The opinion of the court was delivered by: JED RAKOFF, District Judge
OPINION AND ORDER
In its recent opinion in Hevesi v. Citigroup, Inc., 366 F.3d 70 (2d Cir. 2004), the Court of Appeals, citing the instant
action and a similar case before Judge Lynch, took "note that
several courts in the Southern District of New York are currently
grappling with the application of the fraud-on-the-market
doctrine to analyst reports." Id. at n. 9. Having so grappled,
this Court concludes that the fraud-on-the-market doctrine may in
certain conditions apply to analyst reports but that the
plaintiffs here have failed to adduce evidence adequate to
satisfy such conditions for purposes of class certification.
The allegations of the three instant consolidated actions, as
further refined in the course of motion practice, describe a
straightforward securities violation. Specifically, it is alleged
that during the latter half of the year 2000, defendant Michael
Stanek, a prominent research analyst at co-defendant Lehman
Brothers, Inc., issued public reports in which he strongly
recommended the purchase of the common stock of a computer
software company named RealNetworks, Inc., while at the same time
he privately recommended to preferred clients that they sell or
"short" the stock and confessed to them that he had inflated his
public recommendations because Lehman Brothers was also serving
as one of RealNetworks' investment bankers. Although at present
these are no more than allegations, if true they describe a clear
violation of Section 10(b) of the Securities Exchange Act,
15 U.S.C. § j(b). See DeMarco v. Lehman Bros., 309 F. Supp.2d 631
(S.D.N.Y. 2004) (denying motion to dismiss).
Having survived a motion to dismiss, however, plaintiffs now
seek to "up the ante" by moving to represent the class of all
those who purchased RealNetworks' stock during the period in
which Stanek was making his allegedly false recommendations to
the public. An obvious difficulty with this motion is that no one
presently knows which of these purchasers materially relied on
Stanek's recommendations in deciding to purchase this stock. In
the absence of such information, defendants argue, plaintiffs
cannot satisfy such prerequisites to class action status as
"numerosity," "commonality," and "typicality," see Rule 23(a),
Fed.R. Civ. P., let alone show that the questions of law or fact
common to the members of the class predominate over any questions
affecting only individual members, see Rule 23(b), Fed.R. Civ.
Plaintiffs respond, however, by arguing that Stanek's allegedly
false statements materially impacted the "mix of information"

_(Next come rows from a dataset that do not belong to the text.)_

Context: an optimization exercise on an open-source flow, tuned for small area. The choices shown serve that exercise and are no tape-out recipe.
No driver is modelled on the clock port, so clock power and skew are understated where the tree is cut down; a real chip needs a root buffer or a tree.
No activity file was given, so power comes from the tool's default toggle rates.

==> flow/design.v <==
module All_Combined(
    input clock, reset,
    output hSync, vSync,
    output [3:0] vgaRed,
    output [3:0] vgaGreen,
    output [3:0] vgaBlue,
    input btnL,
    input btnR,
    input serve,
    input [9:0] serveX,
    input [9:0] serveY,
    input serveDirX,
    input serveDirY
    );
    function automatic ge10(input [9:0] a, input [9:0] c);
        integer i;
        reg r;
        begin
            r = 1'b1;
            for (i = 0; i < 10; i = i + 1)
                r = c[i] ? (a[i] & r) : (a[i] | r);
            ge10 = r;
        end
    endfunction
    function automatic le10(input [9:0] a, input [9:0] c);
        integer i;
        reg r;
        begin
            r = 1'b1;
            for (i = 0; i < 10; i = i + 1)
                r = c[i] ? (~a[i] | r) : (~a[i] & r);
            le10 = r;
        end
    endfunction
    function automatic near10(input [9:0] a, input [9:0] b);
        integer i;
        reg br;
        reg [9:0] d;
        begin
            br = 1'b0;
            for (i = 0; i < 10; i = i + 1) begin
                d[i] = a[i] ^ b[i] ^ br;
                br = (~a[i] & b[i]) | (~(a[i] ^ b[i]) & br);
            end
            near10 = ~br & ~|d[9:4] & ~(d[3] & (d[2] | d[1]));
        end
    endfunction
    reg [9:0] x, y;           
    wire xEnd = x[9] & x[8] & (&x[4:0]);           
    wire yEnd = y[9] & y[3] & y[1] & y[0];         
    wire [9:0] xInc, yInc;
    wire [10:0] xc, yc;
    assign xc[0] = 1'b1;
    assign yc[0] = 1'b1;
    genvar gi;
    generate for (gi = 0; gi < 10; gi = gi + 1) begin : inc
        assign xInc[gi] = x[gi] ^ xc[gi];
        assign yInc[gi] = y[gi] ^ yc[gi];
        assign xc[gi+1] = xc[gi] & x[gi];
        assign yc[gi+1] = yc[gi] & y[gi];
    end endgenerate
    always @(posedge clock or posedge reset)
        if (reset) begin
            x <= 0; y <= 0;
        end else begin
            x <= {xInc[9:8] & ~{2{xEnd}}, xInc[7:6], xInc[5] & ~xEnd, xInc[4:0]};
            if (xEnd) y <= {yInc[9] & ~yEnd, yInc[8:4], yInc[3:2] & ~{2{yEnd}}, yInc[1:0]};
        end
    wire x0 = ~|x;
    assign hSync = ge10(x, 689) & ~(x[9] & x[8] & x[4] & |x[3:0]);
    wire y512 = y[9] & ~|y[3:1];                   
    assign vSync = x0 ? y512 : ((y512 & ~y[0]) | (~y[9] & &y[8:0]));
    reg [9:0] ballX, ballY;
    reg vx, vy;               
    reg vyOn;                 
    reg gameOver;
    reg [4:0] brickOff;       
    reg [6:0] bar;            
    wire tick = x0 && (y == 481);
    wire [6:0] ph;
    wire [7:0] pb;
    assign pb[0] = 1'b0;
    generate for (gi = 0; gi < 7; gi = gi + 1) begin : padsub
        assign ph[gi] = ballX[gi+3] ^ bar[gi] ^ pb[gi];
        assign pb[gi+1] = (~ballX[gi+3] & bar[gi]) | (~(ballX[gi+3] ^ bar[gi]) & pb[gi]);
    end endgenerate
    wire ballFar = ge10(ballX, 1015);              
    wire pad = (~pb[7] & ~|ph[6:3] & ~&ph[2:0]) | ballFar;
    wire r1 = le10(ballX, 52);
    wire r2 = ge10(ballX, 621) & ~ballFar;
    wire r3 = le10(ballY, 42);
    wire yFar = ge10(ballY, 1015);
    wire r4 = ge10(ballY, 451) & ~yFar & pad;
    wire r5 = ge10(ballY, 461) & ~yFar;
    wire [10:0] cx, cy;
    assign cx[0] = tick;
    assign cy[0] = tick & vyOn;
    generate for (gi = 0; gi < 10; gi = gi + 1) begin : mv
        assign cx[gi+1] = cx[gi] & ~(ballX[gi] ^ vx);
        assign cy[gi+1] = cy[gi] & ~(ballY[gi] ^ vy);
    end endgenerate
    always @(posedge clock or posedge reset)
        if (reset) begin
            ballX <= 0; ballY <= 0; vyOn <= 0; gameOver <= 0;
        end else if (serve) begin
            ballX <= serveX; ballY <= serveY; vyOn <= 1; gameOver <= 0;
        end else begin
            ballX <= ballX ^ cx[9:0];
            ballY <= ballY ^ cy[9:0];
            if (!r1 && !r2 && (r3 || r4)) vyOn <= 1;
            if (!r1 && !r2 && !r3 && !r4 && r5) gameOver <= 1;
        end
    always @(posedge clock)
        if (serve) begin
            vx <= serveDirX; vy <= serveDirY;
        end else begin
            if (r1) vx <= 1;
            else if (r2) vx <= 0;
            else if (r3) vy <= 1;
            else if (r4) vy <= 0;
        end
    wire hitRow = le10(ballY, 61);
    wire [4:0] hit;
    assign hit[0] = hitRow & ((ge10(ballX, 61) & le10(ballX, 120)) | ballFar);
    assign hit[1] = hitRow & ge10(ballX, 181) & le10(ballX, 240);
    assign hit[2] = hitRow & ge10(ballX, 301) & le10(ballX, 360);
    assign hit[3] = hitRow & ge10(ballX, 421) & le10(ballX, 480);
    assign hit[4] = hitRow & ge10(ballX, 541) & le10(ballX, 600);
    always @(posedge clock or posedge reset)
        if (reset) brickOff <= 0;
        else brickOff <= brickOff | hit;
    wire barMax = bar[6] & bar[2] & bar[1] & bar[0];     
    wire barDn = btnL & |bar;
    wire barEn = tick & (barDn | (btnR & ~barMax));
    wire [7:0] cb;
    assign cb[0] = barEn;
    generate for (gi = 0; gi < 7; gi = gi + 1) begin : bmv
        assign cb[gi+1] = cb[gi] & (bar[gi] ^ barDn);
    end endgenerate
    always @(posedge clock or posedge reset)
        if (reset) bar <= 0;
        else bar <= bar ^ cb[6:0];
    wire border = (ge10(x, 42) & le10(x, 51) & ge10(y, 42) & le10(y, 471)) |
                  (ge10(x, 42) & le10(x, 631) & ((ge10(y, 32) & le10(y, 42)) | (ge10(y, 471) & le10(y, 480)))) |
                  (ge10(x, 631) & le10(x, 640) & ge10(y, 32) & le10(y, 480));
    wire brickRow = ge10(y, 52) & le10(y, 62);
    wire ng = ~gameOver;
    wire b1 = brickRow & ge10(x, 60) & le10(x, 130) & ~brickOff[0];
    wire b2 = brickRow & ge10(x, 180) & le10(x, 250) & ~brickOff[1];
    wire b3 = brickRow & ge10(x, 300) & le10(x, 370) & ~brickOff[2];
    wire b4 = brickRow & ge10(x, 420) & le10(x, 490) & ~brickOff[3];
    wire b5 = brickRow & ge10(x, 540) & le10(x, 610) & ~brickOff[4];
    wire ball = near10(x, ballX) & near10(y, ballY);
    wire [6:0] bd;
    wire [7:0] bbr;
    assign bbr[0] = 1'b0;
    generate for (gi = 0; gi < 7; gi = gi + 1) begin : barsub
        assign bd[gi] = x[gi+3] ^ bar[gi] ^ bbr[gi];
        assign bbr[gi+1] = (~x[gi+3] & bar[gi]) | (~(x[gi+3] ^ bar[gi]) & bbr[gi]);
    end endgenerate
    wire padl = ~bbr[7] & (~|bd[6:3] | (bd == 7'd8 & ~|x[2:0])) & ge10(y, 460) & le10(y, 465);
    wire cBorder = border;
    wire cObj = ~border & ng;
    wire cb1 = cObj & b1;
    wire cb2 = cObj & ~b1 & b2;
    wire cb3 = cObj & ~b1 & ~b2 & b3;
    wire cb4 = cObj & ~b1 & ~b2 & ~b3 & b4;
    wire cb5 = cObj & ~b1 & ~b2 & ~b3 & ~b4 & b5;
    wire cBall = cObj & ~b1 & ~b2 & ~b3 & ~b4 & ~b5 & ball;
    wire cBar = cObj & ~b1 & ~b2 & ~b3 & ~b4 & ~b5 & ~ball & padl;
    reg qR3;
    always @(posedge clock) qR3 <= cb1 | cb2 | cb5 | cBall | cBar;
    reg qR1;
    always @(posedge clock) qR1 <= cb4 | cb5 | cBall | cBar;
    reg qR0;
    always @(posedge clock) qR0 <= cb1 | cb2 | cb3 | cBall | cBar;
    reg qG1;
    always @(posedge clock) qG1 <= cBorder | cb1 | cBall;
    wire R3 = qR3;
    wire R1 = qR1;
    wire R0 = qR0;
    wire G1 = qG1;
    wire R2 = (R1) | (R0);
    wire G3 = (~R3 & R0) | (R1) | (G1);
    wire G2 = (~R3 & R1) | (R3 & R0) | (G1);
    wire G0 = (~R1 & R0) | (R1 & ~R0) | (G1);
    wire B3 = (R3 & ~R1 & ~G1) | (R1 & ~R0);
    wire B2 = (R3 & ~R1) | (R3 & R0 & ~G1);
    wire B0 = (~R3 & R0) | (R1 & ~R0);
    assign vgaRed = {R3, R2, R1, R0};
    assign vgaGreen = {G3, G2, G1, G0};
    assign vgaBlue = {B3, B2, 1'b0, B0};
endmodule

available to the market in pricing RealNetworks' stock, and that
such "fraud-on-the-market" is a presumptive substitute for
personal reliance unless otherwise rebutted. This, they argue, is
because, as the Supreme Court held in Basic v. Levinson,
485 U.S. 224 (1988), "`in an open and developed securities market,
the price of a company's stock is determined by the available
material information regarding the company and its business. . . . Misleading statements will therefore defraud
purchasers of [the] stock even if the purchasers do not directly
rely on the misstatements.'" Id. at 242, quoting Peil v.

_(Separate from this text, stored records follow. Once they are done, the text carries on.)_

Source: an optimization exercise on an open RTL-to-GDS flow (aim: small area and a short achievable clock period). Production flows keep margins and buffers that such runs may drop.
Function was checked by simulation only, so behaviour that the tests miss may differ from the original.
Power figures rest on the tool's default switching activity, not on a simulated workload.

==> flow/design.v, too long to show whole: its modules and the start of the top module <==
// module TempVerilogMultiplier: 2543 lines
module TempVerilogMultiplier(
    input clk,
    input reset,
    input en,
    input [31:0] in0,
    input [31:0] in1,
    input [31:0] in2,
    input signedOp,
    output [63:0] out0,
    output [63:0] out0Pre
    );
  // ...
==> flow/flow/run.sh <==
#!/bin/bash
# Own layout flow: the standard ORFS flow with two changes:
#  - synthesis runs Yosys's synth with -noabc (in addition to -nofsm -noshare), so the
#    carry-save adder cells written in the RTL reach extract_fa as written (no inverters
#    between full adders); the final ABC mapping of the remaining logic is unchanged.
#  - port buffers are plain sky130_fd_sc_hd__buf_1 cells instead of the default choice.
set -euo pipefail
HERE=$(pwd)
sed 's/yosys synth -nofsm -noshare/yosys synth -nofsm -noshare -noabc/' synth_recipe.tcl > my_synth.tcl
EXTRA=()
if [[ -f flow/extra_make_args ]]; then
  while IFS= read -r line; do [[ -n "$line" ]] && EXTRA+=("$line"); done < flow/extra_make_args
fi
bash standard.sh SYNTH_SCRIPT="$HERE/my_synth.tcl" \
  "BUFFER_PORTS_ARGS=-buffer_cell sky130_fd_sc_hd__buf_1" "${EXTRA[@]}" finish > standard_flow.log 2>&1
==> flow/standard.sh <==
#!/bin/bash
# synth_recipe.tcl (not shown) runs the flow's synth.tcl, then flattens the netlist and writes it again
# the make line also repeats each setting of config.mk as NAME=value (left out here)
make -C /OpenROAD-flow-scripts/flow DESIGN_CONFIG=/design/flow/config.mk WORK_HOME=/design/flow/orfs CLKGATE_MAP_FILE= SYNTH_SCRIPT=/design/flow/synth_recipe.tcl "${@:-finish}"
==> flow/config.mk <==
export PLATFORM = sky130hd
export DESIGN_NAME = TempVerilogMultiplier
export DESIGN_NICKNAME = TempVerilogMultiplier
export VERILOG_FILES = /design/flow/design.v
export SDC_FILE = /design/flow/constraint.sdc
export NUM_CORES = 4
export LEC_CHECK = 0
export CAP_MARGIN = 20
export CORE_MARGIN = 2
export CORE_UTILIZATION = 40
export CTS_CLUSTER_DIAMETER = 150
export CTS_CLUSTER_SIZE = 30
export SETUP_SLACK_MARGIN = 1.0
export SLEW_MARGIN = 20
==> flow/constraint.sdc <==
create_clock -name core_clock -period 5.6 [get_ports {clk}]
set_input_delay 1.1200 -clock core_clock [delete_from_list [all_inputs] [get_ports {clk}]]
set_output_delay 1.1200 -clock core_clock [all_outputs]
set_load 0.01 [all_outputs]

Speiser, 806 F.2d 1154, 1160-1161 (3d Cir., 1986).
In Basic, the information in question was the issuer's own
statements falsely denying that it was engaged in merger talks
with another company. Basic, 485 U.S. at 227. Nonetheless,
plaintiffs note, the Court in Basic did not expressly limit its
holding to a particular declarant or a particular kind of
statement. Indeed, the Court recognized that the manner in which
information about a public company gets translated into a market
price is through the intervening analyses of market
professionals. Id. at 247 ("For purposes of accepting the
presumption of reliance in this case, we need only believe that
market professionals generally consider most publicly announced
material statements about companies, thereby affecting stock
The intervening role of research analysts and other market
professionals is, indeed, critical to the pricing mechanism of
the securities market, for ordinary investors frequently lack
sufficient expertise to interpret the wealth of information, much
of it highly technical, emanating from most public companies.

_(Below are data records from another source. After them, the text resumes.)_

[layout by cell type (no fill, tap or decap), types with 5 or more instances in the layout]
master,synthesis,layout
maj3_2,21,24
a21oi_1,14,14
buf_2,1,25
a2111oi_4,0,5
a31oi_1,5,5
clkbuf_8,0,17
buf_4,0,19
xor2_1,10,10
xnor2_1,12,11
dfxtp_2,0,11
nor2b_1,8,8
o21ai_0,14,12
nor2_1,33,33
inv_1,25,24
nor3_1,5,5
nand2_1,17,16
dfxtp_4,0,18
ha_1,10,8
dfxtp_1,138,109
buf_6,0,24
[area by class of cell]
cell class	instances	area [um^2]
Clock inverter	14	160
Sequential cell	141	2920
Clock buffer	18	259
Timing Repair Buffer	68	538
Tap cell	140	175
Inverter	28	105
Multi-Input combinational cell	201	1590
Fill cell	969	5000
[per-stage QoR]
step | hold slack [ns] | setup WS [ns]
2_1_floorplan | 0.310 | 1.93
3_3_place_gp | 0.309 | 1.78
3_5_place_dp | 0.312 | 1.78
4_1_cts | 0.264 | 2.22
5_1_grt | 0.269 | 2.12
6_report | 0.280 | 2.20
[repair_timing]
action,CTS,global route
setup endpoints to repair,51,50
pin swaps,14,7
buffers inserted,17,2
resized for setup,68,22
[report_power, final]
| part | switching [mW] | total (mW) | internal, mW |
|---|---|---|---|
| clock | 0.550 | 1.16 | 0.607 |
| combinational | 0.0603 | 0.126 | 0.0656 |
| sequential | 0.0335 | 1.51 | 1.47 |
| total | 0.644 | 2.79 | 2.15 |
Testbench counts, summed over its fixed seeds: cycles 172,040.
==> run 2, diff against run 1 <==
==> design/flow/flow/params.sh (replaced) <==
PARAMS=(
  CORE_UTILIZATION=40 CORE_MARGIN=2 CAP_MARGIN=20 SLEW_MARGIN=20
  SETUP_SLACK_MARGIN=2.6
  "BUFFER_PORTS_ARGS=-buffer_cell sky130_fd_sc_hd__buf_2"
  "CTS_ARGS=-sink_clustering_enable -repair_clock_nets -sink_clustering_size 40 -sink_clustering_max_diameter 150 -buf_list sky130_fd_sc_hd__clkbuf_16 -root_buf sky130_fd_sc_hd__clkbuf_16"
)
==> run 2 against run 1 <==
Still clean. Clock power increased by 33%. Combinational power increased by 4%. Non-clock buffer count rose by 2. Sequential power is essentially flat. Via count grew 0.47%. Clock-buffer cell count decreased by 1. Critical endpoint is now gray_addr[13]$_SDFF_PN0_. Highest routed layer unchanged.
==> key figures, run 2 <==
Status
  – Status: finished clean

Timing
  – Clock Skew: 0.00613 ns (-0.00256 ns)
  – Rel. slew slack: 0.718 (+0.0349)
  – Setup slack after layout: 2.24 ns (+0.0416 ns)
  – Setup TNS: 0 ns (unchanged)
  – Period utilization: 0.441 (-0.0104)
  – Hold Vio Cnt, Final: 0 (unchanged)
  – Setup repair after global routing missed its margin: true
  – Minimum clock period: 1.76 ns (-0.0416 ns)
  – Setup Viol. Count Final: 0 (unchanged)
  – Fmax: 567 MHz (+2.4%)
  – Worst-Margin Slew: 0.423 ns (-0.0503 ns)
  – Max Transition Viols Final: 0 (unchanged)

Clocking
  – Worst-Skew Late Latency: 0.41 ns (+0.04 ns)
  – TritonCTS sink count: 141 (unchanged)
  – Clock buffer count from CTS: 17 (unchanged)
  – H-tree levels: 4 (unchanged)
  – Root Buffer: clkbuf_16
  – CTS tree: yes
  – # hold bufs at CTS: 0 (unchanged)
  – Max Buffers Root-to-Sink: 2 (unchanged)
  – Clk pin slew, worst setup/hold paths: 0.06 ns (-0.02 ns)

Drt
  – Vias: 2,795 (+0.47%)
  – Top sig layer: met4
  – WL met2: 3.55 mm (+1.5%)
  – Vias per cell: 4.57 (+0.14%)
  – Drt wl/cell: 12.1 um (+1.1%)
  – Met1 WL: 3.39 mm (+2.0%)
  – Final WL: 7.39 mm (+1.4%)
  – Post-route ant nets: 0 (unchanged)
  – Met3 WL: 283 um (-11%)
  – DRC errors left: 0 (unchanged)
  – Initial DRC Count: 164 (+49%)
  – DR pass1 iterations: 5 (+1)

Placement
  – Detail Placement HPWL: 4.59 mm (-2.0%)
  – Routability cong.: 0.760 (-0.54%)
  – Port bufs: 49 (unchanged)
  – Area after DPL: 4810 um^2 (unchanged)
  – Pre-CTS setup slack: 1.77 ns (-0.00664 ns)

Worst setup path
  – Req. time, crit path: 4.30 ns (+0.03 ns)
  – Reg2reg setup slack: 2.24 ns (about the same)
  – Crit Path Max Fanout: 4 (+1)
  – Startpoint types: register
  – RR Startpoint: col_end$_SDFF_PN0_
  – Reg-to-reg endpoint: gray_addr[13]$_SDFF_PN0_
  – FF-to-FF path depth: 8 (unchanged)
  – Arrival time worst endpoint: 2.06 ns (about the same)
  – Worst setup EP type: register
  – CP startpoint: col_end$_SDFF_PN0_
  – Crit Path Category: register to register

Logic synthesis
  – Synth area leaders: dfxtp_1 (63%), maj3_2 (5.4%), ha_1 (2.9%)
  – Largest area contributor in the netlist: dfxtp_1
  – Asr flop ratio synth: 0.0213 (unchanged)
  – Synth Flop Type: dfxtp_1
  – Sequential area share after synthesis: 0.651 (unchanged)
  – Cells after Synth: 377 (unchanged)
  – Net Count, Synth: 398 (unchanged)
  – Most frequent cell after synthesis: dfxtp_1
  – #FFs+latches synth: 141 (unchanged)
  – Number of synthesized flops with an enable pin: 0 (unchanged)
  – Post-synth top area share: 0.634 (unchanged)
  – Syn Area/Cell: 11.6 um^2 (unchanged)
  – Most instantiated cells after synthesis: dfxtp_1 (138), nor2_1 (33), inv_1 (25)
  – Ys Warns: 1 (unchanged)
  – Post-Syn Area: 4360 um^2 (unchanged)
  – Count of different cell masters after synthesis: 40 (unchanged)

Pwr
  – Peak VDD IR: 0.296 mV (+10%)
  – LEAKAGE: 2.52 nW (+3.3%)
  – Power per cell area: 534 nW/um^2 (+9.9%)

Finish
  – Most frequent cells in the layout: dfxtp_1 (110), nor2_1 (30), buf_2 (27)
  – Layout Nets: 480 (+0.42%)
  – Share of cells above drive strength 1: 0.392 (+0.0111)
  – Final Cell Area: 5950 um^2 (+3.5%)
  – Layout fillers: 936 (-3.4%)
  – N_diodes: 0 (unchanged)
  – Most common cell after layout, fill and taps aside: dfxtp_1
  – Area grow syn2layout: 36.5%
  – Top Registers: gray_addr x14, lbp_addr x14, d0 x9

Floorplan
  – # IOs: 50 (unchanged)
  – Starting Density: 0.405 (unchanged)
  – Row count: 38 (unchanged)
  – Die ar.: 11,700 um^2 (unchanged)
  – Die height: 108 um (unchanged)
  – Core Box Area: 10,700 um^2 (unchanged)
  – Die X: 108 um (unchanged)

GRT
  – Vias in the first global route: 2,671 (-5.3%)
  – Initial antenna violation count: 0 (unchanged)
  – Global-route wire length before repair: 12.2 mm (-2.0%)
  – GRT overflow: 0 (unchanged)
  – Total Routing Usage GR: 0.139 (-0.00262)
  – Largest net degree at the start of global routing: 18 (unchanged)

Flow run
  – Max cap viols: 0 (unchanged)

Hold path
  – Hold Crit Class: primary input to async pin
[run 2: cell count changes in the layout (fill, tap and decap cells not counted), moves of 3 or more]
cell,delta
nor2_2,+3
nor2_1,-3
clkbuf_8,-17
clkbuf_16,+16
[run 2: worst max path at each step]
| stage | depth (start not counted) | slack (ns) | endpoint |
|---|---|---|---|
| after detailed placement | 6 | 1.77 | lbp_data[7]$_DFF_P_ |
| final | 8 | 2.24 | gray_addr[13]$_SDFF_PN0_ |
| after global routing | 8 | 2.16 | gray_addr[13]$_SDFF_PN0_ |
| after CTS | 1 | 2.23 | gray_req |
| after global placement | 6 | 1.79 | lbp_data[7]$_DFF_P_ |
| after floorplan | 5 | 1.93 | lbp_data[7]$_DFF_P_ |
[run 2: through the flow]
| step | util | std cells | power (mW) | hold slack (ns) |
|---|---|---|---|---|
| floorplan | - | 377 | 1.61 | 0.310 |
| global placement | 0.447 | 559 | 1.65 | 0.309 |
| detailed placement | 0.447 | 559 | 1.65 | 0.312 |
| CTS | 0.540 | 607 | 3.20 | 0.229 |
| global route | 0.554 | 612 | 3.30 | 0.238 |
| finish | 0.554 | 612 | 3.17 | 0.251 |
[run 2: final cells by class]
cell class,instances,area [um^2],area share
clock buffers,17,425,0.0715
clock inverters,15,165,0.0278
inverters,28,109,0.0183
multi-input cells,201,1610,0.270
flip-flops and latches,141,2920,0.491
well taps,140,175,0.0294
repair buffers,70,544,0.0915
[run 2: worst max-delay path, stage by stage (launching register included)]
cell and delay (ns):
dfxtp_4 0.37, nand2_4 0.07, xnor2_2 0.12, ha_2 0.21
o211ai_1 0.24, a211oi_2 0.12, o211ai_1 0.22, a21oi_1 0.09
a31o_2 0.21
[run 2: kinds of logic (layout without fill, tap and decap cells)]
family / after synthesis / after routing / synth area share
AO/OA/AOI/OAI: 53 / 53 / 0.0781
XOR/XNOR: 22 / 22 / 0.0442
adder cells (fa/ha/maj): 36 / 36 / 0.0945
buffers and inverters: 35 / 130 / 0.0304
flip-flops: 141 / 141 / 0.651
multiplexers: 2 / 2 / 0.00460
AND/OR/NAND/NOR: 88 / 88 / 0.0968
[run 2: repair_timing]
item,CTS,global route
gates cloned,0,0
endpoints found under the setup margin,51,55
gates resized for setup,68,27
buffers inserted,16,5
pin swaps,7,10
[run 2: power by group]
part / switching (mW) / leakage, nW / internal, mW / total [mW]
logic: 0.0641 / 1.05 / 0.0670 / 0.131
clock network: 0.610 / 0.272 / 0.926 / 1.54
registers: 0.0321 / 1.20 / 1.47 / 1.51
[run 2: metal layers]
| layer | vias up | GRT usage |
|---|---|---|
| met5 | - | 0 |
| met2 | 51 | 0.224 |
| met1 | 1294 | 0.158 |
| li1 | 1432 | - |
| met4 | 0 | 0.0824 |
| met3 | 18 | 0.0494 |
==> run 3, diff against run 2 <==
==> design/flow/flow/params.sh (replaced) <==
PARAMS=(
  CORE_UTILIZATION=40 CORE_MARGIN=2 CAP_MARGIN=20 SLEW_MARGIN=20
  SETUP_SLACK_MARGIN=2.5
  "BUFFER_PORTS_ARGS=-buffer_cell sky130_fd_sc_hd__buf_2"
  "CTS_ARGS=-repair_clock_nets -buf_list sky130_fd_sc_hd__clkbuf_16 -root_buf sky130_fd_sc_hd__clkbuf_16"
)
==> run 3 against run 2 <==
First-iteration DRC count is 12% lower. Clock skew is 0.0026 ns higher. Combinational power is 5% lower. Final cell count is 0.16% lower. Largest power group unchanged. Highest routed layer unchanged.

Research analysts do not, however, merely digest such information
and spew it out in summary form. Rather, as the very name "analyst" suggests, they interpret the data from various
viewpoints and offer their more-or-less "expert" opinions as to
what the data show about the prospects of the issuer and the
value of its stock. Typically, as in this case, they also provide
recommendations as to what action the ordinary investor should
take with respect to the stock, such as "buy," "sell," "hold,"
Although, as discussed infra, such opinions and
recommendations may vary widely among different analysts, and
while no reasonable investor may suppose that any given analyst
can guarantee future results, see In re Merrill Lynch & Co.
Research Reports Sec. Litig., 273 F. Supp.2d 351, 358 (S.D.N.Y.
2003) (Pollack, J), a reasonable investor is entitled to assume
that the analyst is providing his honest opinion, rather than, as
here alleged, lying in order to manipulate the market for the
benefit of an issuer for which the analyst's employer is
providing lucrative services. See, e.g., In re Credit Suisse
First Boston Corp. Sec. Litig., 1998 U.S. Dist. LEXIS 16560 at
*14 (S.D.N.Y. 1998). Moreover, as in every field where
interpretation of technical information is involved, there are
research analysts who, by their reputation for accuracy,
expertise, and insight, become particularly well-known and
respected. The possibility therefore exists that some research
analysts may have the ability to influence market prices on the basis of their recommendations. Indeed, in Carpenter v. United
States, 484 U.S. 19 (1987), the Supreme Court took note that
even a newspaper columnist's views of a given stock could be a
material factor affecting the stock's price where, "[b]ecause of
the . . . column's perceived quality and integrity, it had the
potential of affecting the price of the stocks which it
examined." Id. at 22.
In Carpenter, however, the Court further noted that the
district court had found that the column's impact on the market
was "difficult . . . to quantify in any particular case." Id.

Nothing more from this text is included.